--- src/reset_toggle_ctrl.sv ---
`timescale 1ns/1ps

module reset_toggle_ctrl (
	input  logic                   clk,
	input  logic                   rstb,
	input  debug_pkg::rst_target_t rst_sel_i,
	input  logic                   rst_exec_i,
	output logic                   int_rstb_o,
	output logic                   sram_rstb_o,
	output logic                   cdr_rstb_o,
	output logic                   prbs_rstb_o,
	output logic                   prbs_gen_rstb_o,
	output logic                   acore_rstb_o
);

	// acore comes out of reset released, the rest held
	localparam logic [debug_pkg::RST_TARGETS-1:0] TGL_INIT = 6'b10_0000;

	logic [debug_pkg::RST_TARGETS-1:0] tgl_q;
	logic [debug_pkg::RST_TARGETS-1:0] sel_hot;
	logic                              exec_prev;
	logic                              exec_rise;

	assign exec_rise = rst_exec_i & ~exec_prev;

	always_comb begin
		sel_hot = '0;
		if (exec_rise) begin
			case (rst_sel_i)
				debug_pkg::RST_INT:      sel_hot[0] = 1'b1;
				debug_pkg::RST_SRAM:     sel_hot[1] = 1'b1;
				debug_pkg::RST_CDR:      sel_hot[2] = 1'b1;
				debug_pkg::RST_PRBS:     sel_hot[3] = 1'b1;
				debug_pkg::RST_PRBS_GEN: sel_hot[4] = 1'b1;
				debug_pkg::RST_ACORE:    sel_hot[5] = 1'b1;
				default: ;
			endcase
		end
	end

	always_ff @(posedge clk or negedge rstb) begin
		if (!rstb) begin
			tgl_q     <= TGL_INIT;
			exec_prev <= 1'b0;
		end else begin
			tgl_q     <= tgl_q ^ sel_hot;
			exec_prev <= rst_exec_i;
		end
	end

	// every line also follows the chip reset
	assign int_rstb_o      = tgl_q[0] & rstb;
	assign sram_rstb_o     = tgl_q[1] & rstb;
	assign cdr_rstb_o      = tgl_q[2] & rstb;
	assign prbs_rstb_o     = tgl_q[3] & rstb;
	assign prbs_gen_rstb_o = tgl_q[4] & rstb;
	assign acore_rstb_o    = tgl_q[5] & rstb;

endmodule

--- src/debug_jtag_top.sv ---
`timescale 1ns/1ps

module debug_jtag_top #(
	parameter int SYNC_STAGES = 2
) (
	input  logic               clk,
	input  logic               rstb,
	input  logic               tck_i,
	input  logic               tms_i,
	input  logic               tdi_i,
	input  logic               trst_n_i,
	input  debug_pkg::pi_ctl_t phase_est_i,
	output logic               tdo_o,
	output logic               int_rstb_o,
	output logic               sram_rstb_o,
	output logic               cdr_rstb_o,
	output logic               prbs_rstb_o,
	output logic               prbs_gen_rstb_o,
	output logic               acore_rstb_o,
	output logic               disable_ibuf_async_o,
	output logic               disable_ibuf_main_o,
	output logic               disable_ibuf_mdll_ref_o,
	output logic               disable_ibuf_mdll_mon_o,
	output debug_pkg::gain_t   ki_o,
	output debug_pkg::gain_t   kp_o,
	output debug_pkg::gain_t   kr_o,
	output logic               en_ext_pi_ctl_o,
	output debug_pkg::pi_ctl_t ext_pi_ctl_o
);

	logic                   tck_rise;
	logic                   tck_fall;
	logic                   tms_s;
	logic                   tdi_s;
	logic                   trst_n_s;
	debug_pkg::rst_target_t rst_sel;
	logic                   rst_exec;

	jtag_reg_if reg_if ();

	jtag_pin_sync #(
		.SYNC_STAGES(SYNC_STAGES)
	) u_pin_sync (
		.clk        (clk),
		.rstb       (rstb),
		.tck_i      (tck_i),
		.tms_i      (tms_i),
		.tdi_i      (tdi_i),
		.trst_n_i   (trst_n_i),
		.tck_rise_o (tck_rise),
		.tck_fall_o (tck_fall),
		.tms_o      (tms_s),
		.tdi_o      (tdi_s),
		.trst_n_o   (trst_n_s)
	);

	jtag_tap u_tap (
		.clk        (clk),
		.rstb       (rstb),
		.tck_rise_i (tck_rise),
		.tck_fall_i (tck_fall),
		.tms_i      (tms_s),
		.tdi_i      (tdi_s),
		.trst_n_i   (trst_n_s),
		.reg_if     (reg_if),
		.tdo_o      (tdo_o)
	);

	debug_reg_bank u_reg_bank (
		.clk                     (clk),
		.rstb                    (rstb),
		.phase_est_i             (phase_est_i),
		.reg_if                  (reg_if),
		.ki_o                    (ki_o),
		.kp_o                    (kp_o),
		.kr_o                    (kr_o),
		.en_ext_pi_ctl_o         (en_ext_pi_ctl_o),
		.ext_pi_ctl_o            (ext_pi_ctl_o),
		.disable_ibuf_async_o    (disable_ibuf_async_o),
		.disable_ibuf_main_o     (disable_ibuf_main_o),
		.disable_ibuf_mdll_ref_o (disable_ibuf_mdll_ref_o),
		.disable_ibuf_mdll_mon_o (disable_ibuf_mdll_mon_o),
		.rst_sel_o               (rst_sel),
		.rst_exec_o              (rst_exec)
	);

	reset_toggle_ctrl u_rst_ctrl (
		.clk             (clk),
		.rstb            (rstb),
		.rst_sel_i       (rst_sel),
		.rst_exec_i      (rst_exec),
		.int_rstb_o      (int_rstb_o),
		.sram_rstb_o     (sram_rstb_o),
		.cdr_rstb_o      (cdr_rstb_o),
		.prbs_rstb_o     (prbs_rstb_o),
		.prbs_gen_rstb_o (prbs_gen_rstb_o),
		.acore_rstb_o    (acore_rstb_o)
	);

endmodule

——————

Print the material verbatim, all of it.

--- src/reset_toggle_ctrl.sv ---
`timescale 1ns/1ps

module reset_toggle_ctrl (
	input  logic                   clk,
	input  logic                   rstb,
	input  debug_pkg::rst_target_t rst_sel_i,
	input  logic                   rst_exec_i,
	output logic                   int_rstb_o,
	output logic                   sram_rstb_o,
	output logic                   cdr_rstb_o,
	output logic                   prbs_rstb_o,
	output logic                   prbs_gen_rstb_o,
	output logic                   acore_rstb_o
);

	// acore comes out of reset released, the rest held
	localparam logic [debug_pkg::RST_TARGETS-1:0] TGL_INIT = 6'b10_0000;

	logic [debug_pkg::RST_TARGETS-1:0] tgl_q;
	logic [debug_pkg::RST_TARGETS-1:0] sel_hot;
	logic                              exec_prev;
	logic                              exec_rise;

	assign exec_rise = rst_exec_i & ~exec_prev;

	always_comb begin
		sel_hot = '0;
		if (exec_rise) begin
			case (rst_sel_i)
				debug_pkg::RST_INT:      sel_hot[0] = 1'b1;
				debug_pkg::RST_SRAM:     sel_hot[1] = 1'b1;
				debug_pkg::RST_CDR:      sel_hot[2] = 1'b1;
				debug_pkg::RST_PRBS:     sel_hot[3] = 1'b1;
				debug_pkg::RST_PRBS_GEN: sel_hot[4] = 1'b1;
				debug_pkg::RST_ACORE:    sel_hot[5] = 1'b1;
				default: ;
			endcase
		end
	end

	always_ff @(posedge clk or negedge rstb) begin
		if (!rstb) begin
			tgl_q     <= TGL_INIT;
			exec_prev <= 1'b0;
		end else begin
			tgl_q     <= tgl_q ^ sel_hot;
			exec_prev <= rst_exec_i;
		end
	end

	// every line also follows the chip reset
	assign int_rstb_o      = tgl_q[0] & rstb;
	assign sram_rstb_o     = tgl_q[1] & rstb;
	assign cdr_rstb_o      = tgl_q[2] & rstb;
	assign prbs_rstb_o     = tgl_q[3] & rstb;
	assign prbs_gen_rstb_o = tgl_q[4] & rstb;
	assign acore_rstb_o    = tgl_q[5] & rstb;

endmodule

--- src/debug_jtag_top.sv ---
`timescale 1ns/1ps

module debug_jtag_top #(
	parameter int SYNC_STAGES = 2
) (
	input  logic               clk,
	input  logic               rstb,
	input  logic               tck_i,
	input  logic               tms_i,
	input  logic               tdi_i,
	input  logic               trst_n_i,
	input  debug_pkg::pi_ctl_t phase_est_i,
	output logic               tdo_o,
	output logic               int_rstb_o,
	output logic               sram_rstb_o,
	output logic               cdr_rstb_o,
	output logic               prbs_rstb_o,
	output logic               prbs_gen_rstb_o,
	output logic               acore_rstb_o,
	output logic               disable_ibuf_async_o,
	output logic               disable_ibuf_main_o,
	output logic               disable_ibuf_mdll_ref_o,
	output logic               disable_ibuf_mdll_mon_o,
	output debug_pkg::gain_t   ki_o,
	output debug_pkg::gain_t   kp_o,
	output debug_pkg::gain_t   kr_o,
	output logic               en_ext_pi_ctl_o,
	output debug_pkg::pi_ctl_t ext_pi_ctl_o
);

	logic                   tck_rise;
	logic                   tck_fall;
	logic                   tms_s;
	logic                   tdi_s;
	logic                   trst_n_s;
	debug_pkg::rst_target_t rst_sel;
	logic                   rst_exec;

	jtag_reg_if reg_if ();

	jtag_pin_sync #(
		.SYNC_STAGES(SYNC_STAGES)
	) u_pin_sync (
		.clk        (clk),
		.rstb       (rstb),
		.tck_i      (tck_i),
		.tms_i      (tms_i),
		.tdi_i      (tdi_i),
		.trst_n_i   (trst_n_i),
		.tck_rise_o (tck_rise),
		.tck_fall_o (tck_fall),
		.tms_o      (tms_s),
		.tdi_o      (tdi_s),
		.trst_n_o   (trst_n_s)
	);

	jtag_tap u_tap (
		.clk        (clk),
		.rstb       (rstb),
		.tck_rise_i (tck_rise),
		.tck_fall_i (tck_fall),
		.tms_i      (tms_s),
		.tdi_i      (tdi_s),
		.trst_n_i   (trst_n_s),
		.reg_if     (reg_if),
		.tdo_o      (tdo_o)
	);

	debug_reg_bank u_reg_bank (
		.clk                     (clk),
		.rstb                    (rstb),
		.phase_est_i             (phase_est_i),
		.reg_if                  (reg_if),
		.ki_o                    (ki_o),
		.kp_o                    (kp_o),
		.kr_o                    (kr_o),
		.en_ext_pi_ctl_o         (en_ext_pi_ctl_o),
		.ext_pi_ctl_o            (ext_pi_ctl_o),
		.disable_ibuf_async_o    (disable_ibuf_async_o),
		.disable_ibuf_main_o     (disable_ibuf_main_o),
		.disable_ibuf_mdll_ref_o (disable_ibuf_mdll_ref_o),
		.disable_ibuf_mdll_mon_o (disable_ibuf_mdll_mon_o),
		.rst_sel_o               (rst_sel),
		.rst_exec_o              (rst_exec)
	);

	reset_toggle_ctrl u_rst_ctrl (
		.clk             (clk),
		.rstb            (rstb),
		.rst_sel_i       (rst_sel),
		.rst_exec_i      (rst_exec),
		.int_rstb_o      (int_rstb_o),
		.sram_rstb_o     (sram_rstb_o),
		.cdr_rstb_o      (cdr_rstb_o),
		.prbs_rstb_o     (prbs_rstb_o),
		.prbs_gen_rstb_o (prbs_gen_rstb_o),
		.acore_rstb_o    (acore_rstb_o)
	);

endmodule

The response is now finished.